[Your assignment]: Lift out, unaltered, the lines of the material below between the line holding "finalSetupViolCount 0 \" and the line holding "-> nor4_4 ->", counting both.

Start of Data for analysis

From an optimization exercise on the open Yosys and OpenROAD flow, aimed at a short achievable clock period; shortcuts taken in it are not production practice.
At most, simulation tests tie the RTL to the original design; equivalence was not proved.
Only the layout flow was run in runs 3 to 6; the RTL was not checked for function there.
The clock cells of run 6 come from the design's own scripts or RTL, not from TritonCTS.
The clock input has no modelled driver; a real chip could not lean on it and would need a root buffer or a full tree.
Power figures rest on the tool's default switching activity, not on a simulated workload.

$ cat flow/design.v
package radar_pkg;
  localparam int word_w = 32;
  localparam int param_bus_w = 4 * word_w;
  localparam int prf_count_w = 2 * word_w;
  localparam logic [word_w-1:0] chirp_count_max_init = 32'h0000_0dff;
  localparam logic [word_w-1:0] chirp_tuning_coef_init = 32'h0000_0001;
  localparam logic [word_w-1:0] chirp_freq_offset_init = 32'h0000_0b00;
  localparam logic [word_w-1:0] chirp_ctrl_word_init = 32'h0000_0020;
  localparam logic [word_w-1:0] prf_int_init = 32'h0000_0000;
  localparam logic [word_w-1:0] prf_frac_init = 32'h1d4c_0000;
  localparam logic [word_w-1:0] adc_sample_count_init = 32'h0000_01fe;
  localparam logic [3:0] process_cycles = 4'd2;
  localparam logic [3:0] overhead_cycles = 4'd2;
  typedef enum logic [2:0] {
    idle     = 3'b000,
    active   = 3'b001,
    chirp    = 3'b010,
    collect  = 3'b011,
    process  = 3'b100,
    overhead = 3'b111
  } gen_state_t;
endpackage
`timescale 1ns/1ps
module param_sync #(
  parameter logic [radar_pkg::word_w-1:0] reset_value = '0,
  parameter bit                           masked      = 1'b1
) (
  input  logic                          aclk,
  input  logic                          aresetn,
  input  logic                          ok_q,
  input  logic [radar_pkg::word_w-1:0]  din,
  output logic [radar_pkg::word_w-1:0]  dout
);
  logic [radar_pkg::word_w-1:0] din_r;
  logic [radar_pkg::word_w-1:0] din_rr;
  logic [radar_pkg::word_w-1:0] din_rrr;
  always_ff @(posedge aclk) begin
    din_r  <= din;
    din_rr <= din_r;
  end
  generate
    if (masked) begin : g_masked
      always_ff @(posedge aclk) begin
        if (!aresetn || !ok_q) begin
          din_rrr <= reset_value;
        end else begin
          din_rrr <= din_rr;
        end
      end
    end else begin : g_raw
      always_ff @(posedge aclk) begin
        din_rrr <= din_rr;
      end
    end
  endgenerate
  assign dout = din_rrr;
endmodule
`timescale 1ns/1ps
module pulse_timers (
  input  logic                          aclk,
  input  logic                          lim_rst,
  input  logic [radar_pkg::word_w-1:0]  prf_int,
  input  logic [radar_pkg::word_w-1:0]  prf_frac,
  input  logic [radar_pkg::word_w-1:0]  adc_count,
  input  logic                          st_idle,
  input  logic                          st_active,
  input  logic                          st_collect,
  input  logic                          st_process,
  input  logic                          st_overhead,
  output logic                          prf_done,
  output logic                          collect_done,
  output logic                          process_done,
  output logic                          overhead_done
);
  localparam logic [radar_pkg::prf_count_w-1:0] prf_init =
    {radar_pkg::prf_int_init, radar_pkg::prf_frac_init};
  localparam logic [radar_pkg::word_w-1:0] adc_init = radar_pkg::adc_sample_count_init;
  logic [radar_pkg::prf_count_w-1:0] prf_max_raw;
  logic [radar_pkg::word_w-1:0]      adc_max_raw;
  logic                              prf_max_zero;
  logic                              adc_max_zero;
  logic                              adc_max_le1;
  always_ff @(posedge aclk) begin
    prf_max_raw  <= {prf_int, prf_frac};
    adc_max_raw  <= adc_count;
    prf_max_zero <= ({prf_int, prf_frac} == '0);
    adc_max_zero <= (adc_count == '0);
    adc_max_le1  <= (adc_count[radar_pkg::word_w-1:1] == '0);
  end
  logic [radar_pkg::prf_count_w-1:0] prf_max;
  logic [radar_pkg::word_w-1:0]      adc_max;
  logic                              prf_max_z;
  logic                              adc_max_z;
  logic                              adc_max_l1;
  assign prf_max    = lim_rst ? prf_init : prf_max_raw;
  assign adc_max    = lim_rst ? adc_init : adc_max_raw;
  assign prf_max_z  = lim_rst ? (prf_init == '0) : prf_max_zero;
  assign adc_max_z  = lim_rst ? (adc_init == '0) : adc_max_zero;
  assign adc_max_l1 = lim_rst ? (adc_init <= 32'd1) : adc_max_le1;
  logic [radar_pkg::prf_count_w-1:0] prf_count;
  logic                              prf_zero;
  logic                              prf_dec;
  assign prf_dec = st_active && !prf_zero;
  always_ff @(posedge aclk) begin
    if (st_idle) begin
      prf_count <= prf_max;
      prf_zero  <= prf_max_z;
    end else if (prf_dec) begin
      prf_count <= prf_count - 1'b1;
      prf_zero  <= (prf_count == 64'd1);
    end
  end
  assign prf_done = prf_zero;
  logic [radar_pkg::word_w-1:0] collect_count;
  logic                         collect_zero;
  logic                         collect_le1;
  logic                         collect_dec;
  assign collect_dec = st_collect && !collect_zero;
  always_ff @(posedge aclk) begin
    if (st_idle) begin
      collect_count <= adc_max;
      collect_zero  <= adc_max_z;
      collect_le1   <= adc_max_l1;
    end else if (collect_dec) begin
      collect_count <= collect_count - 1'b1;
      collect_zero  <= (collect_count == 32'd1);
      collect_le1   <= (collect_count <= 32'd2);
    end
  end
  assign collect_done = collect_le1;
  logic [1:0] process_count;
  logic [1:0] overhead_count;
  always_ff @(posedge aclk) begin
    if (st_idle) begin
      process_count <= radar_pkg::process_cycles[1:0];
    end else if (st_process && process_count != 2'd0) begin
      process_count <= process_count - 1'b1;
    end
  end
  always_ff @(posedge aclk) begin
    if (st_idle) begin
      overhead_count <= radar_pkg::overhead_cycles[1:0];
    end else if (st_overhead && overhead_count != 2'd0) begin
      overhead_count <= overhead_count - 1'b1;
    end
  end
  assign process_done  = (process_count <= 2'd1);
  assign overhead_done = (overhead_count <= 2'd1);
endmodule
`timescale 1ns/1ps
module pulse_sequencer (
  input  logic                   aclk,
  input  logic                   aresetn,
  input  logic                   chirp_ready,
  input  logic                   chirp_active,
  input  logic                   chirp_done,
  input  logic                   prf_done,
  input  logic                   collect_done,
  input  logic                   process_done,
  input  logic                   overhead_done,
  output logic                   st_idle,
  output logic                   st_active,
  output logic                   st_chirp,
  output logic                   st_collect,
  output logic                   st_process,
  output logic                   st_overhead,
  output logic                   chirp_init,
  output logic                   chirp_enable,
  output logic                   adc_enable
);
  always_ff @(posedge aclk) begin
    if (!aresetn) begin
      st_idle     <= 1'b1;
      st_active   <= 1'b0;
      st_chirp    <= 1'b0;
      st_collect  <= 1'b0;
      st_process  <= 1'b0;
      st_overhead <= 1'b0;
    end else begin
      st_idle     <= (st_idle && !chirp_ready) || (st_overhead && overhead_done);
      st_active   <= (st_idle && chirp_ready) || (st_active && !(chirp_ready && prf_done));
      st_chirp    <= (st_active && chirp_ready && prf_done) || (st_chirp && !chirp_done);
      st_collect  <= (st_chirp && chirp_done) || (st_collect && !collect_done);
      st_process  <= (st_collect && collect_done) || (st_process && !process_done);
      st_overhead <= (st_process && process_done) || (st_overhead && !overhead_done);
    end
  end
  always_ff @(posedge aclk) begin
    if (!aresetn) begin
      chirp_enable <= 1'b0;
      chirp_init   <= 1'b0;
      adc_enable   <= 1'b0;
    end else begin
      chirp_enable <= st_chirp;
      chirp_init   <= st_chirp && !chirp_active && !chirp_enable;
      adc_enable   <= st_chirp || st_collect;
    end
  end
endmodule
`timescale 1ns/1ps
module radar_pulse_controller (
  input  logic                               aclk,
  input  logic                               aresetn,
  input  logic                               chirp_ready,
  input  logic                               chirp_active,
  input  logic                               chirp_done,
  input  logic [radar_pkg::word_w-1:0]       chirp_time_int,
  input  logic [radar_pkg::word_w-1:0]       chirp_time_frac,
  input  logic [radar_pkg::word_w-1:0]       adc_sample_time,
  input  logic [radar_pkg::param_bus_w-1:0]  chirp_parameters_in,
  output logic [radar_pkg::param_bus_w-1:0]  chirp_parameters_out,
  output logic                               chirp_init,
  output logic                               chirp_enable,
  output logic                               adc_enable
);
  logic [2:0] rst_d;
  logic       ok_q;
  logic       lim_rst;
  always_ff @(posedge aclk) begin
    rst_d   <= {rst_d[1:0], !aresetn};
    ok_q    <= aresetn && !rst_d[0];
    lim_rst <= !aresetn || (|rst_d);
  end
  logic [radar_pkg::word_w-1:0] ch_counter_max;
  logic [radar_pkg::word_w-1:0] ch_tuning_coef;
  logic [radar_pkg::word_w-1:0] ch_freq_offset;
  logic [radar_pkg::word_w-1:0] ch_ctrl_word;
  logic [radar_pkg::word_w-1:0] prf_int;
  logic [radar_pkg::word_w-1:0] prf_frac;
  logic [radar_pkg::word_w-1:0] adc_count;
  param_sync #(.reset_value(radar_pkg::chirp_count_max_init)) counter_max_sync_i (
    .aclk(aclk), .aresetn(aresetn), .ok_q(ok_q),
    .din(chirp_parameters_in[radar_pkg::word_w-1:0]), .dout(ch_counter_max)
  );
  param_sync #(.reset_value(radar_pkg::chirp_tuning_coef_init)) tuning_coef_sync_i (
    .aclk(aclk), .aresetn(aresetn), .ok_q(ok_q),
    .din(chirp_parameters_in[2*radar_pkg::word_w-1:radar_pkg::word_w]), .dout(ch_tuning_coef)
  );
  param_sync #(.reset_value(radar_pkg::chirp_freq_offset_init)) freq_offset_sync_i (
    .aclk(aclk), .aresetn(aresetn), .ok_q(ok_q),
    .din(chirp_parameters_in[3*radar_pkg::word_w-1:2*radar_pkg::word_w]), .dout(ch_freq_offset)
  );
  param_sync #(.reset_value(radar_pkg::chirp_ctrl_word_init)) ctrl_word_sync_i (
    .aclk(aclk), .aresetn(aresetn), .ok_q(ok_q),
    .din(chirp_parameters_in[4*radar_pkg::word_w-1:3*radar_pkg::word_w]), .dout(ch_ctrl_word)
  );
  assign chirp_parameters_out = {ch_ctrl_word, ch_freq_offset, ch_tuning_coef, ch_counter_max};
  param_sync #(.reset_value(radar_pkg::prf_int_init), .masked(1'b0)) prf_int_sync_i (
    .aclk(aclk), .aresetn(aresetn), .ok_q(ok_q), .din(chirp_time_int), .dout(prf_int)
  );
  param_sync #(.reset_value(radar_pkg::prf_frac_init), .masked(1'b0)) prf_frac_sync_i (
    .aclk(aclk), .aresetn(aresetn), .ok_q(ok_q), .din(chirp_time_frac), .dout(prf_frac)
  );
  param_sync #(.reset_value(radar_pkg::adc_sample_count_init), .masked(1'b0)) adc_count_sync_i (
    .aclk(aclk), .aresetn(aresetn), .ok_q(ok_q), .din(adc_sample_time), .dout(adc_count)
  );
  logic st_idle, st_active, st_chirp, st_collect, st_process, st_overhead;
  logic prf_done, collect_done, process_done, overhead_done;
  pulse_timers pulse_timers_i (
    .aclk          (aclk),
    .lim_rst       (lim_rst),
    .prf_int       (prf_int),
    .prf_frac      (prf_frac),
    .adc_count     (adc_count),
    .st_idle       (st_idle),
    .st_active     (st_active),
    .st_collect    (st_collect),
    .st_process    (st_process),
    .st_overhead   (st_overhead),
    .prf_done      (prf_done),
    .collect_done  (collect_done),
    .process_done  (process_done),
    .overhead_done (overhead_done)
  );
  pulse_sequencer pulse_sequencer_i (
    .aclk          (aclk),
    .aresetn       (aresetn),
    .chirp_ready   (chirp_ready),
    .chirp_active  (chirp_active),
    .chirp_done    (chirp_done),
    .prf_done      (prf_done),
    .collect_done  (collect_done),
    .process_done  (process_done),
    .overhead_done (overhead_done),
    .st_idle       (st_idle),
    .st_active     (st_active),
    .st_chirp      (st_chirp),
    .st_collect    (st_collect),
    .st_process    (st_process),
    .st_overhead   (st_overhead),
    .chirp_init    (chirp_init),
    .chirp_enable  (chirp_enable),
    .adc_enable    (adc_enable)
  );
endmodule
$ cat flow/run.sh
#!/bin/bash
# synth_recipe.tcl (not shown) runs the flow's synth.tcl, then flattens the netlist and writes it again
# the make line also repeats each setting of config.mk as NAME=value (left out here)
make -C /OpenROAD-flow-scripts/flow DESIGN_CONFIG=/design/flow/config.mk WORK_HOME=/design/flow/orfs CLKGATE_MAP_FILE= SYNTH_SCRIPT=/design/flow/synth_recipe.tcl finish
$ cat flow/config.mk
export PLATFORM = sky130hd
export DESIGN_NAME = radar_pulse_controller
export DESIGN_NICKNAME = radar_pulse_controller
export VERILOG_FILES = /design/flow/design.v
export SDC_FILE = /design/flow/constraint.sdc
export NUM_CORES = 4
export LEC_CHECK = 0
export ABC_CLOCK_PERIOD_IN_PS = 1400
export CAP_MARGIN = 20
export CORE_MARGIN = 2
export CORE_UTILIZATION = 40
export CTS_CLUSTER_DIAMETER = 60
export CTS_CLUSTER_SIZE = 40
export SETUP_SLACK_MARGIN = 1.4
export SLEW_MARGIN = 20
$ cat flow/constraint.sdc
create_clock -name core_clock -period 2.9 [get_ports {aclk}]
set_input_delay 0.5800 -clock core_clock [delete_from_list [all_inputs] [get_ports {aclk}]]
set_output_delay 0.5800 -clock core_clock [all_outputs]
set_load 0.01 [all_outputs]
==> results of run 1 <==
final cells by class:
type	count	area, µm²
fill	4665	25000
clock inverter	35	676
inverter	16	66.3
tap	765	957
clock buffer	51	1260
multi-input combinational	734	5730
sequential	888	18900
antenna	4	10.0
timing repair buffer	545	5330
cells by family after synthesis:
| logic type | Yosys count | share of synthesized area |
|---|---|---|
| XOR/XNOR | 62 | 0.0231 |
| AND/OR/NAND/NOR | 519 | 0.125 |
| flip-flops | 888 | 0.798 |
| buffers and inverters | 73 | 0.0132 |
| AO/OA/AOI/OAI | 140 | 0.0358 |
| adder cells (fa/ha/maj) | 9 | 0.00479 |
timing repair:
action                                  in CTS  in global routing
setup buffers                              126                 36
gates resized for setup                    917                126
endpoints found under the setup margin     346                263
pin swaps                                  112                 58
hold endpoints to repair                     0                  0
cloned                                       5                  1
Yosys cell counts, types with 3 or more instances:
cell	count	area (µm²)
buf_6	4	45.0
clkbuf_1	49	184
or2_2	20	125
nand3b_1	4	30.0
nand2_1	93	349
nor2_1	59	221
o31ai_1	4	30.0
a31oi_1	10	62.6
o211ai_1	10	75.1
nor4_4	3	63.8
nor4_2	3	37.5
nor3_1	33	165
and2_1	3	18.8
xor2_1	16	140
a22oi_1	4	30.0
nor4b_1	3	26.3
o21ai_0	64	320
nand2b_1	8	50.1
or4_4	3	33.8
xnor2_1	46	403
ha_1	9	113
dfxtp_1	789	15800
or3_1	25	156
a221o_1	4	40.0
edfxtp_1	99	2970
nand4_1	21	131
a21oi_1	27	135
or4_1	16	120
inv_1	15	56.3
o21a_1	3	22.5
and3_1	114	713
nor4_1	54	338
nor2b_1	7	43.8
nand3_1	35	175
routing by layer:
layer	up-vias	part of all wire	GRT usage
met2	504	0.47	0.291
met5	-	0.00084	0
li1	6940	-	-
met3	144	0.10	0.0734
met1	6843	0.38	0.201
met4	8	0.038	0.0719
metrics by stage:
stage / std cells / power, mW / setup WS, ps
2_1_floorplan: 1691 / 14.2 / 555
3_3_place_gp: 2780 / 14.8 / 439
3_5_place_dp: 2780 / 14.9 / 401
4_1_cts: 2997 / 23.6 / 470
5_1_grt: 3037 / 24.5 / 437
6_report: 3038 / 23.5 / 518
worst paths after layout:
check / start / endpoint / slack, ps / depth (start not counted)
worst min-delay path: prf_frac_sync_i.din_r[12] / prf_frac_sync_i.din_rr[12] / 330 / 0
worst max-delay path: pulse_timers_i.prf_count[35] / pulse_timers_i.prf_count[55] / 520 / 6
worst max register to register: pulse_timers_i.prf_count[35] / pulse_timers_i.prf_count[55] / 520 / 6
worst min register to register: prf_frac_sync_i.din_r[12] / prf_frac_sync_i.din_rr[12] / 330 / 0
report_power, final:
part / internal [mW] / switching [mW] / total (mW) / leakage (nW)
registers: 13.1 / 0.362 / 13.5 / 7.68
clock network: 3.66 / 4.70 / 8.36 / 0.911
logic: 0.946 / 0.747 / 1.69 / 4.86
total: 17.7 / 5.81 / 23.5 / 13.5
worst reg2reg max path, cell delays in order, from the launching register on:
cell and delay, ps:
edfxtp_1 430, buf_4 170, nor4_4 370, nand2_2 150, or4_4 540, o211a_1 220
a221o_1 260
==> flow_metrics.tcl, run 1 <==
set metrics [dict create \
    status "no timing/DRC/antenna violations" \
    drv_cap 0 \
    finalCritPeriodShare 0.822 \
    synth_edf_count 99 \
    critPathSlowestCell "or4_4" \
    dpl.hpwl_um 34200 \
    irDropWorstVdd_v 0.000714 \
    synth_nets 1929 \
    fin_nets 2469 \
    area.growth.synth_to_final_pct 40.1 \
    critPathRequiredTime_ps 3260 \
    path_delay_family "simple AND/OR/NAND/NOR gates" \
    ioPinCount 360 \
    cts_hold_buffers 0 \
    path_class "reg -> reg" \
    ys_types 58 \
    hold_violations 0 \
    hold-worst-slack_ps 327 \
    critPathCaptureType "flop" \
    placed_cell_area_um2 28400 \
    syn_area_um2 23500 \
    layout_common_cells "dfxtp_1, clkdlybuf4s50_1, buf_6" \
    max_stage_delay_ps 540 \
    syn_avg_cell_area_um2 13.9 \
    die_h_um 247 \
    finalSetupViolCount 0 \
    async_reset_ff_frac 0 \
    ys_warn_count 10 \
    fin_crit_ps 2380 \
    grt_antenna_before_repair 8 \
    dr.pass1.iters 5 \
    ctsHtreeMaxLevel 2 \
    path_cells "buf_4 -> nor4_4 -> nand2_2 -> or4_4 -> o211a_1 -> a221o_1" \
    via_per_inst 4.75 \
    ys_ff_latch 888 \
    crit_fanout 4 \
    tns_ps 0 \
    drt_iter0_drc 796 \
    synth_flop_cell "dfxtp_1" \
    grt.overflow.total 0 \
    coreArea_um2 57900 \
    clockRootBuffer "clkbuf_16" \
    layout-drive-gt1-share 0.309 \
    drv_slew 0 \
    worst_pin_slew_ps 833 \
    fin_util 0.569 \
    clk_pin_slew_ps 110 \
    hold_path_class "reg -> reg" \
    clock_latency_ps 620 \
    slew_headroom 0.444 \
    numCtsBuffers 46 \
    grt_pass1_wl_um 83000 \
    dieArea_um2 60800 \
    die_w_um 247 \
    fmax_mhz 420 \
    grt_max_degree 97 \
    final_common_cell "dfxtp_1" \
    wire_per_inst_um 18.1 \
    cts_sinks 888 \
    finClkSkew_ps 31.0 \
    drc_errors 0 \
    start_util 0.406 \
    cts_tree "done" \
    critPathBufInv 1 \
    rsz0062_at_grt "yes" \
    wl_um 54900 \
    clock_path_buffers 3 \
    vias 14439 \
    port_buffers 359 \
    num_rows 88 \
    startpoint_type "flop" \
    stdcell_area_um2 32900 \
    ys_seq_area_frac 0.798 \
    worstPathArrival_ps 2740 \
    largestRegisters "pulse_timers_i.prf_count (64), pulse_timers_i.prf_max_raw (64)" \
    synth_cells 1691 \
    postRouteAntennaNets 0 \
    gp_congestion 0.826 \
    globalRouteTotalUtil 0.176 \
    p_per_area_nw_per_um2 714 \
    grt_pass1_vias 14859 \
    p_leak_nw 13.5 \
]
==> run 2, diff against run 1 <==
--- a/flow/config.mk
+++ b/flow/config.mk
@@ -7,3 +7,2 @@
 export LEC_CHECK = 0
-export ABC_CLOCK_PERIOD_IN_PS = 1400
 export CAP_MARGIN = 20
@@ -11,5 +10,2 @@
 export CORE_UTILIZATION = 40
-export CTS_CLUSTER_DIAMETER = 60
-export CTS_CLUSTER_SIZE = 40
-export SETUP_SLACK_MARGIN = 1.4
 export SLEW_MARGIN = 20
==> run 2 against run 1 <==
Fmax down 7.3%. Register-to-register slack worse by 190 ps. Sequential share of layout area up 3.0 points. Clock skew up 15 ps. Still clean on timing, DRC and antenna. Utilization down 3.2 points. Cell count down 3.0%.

End of Data for analysis

[Solution below]:
    finalSetupViolCount 0 \
    async_reset_ff_frac 0 \
    ys_warn_count 10 \
    fin_crit_ps 2380 \
    grt_antenna_before_repair 8 \
    dr.pass1.iters 5 \
    ctsHtreeMaxLevel 2 \
    path_cells "buf_4 -> nor4_4 -> nand2_2 -> or4_4 -> o211a_1 -> a221o_1" \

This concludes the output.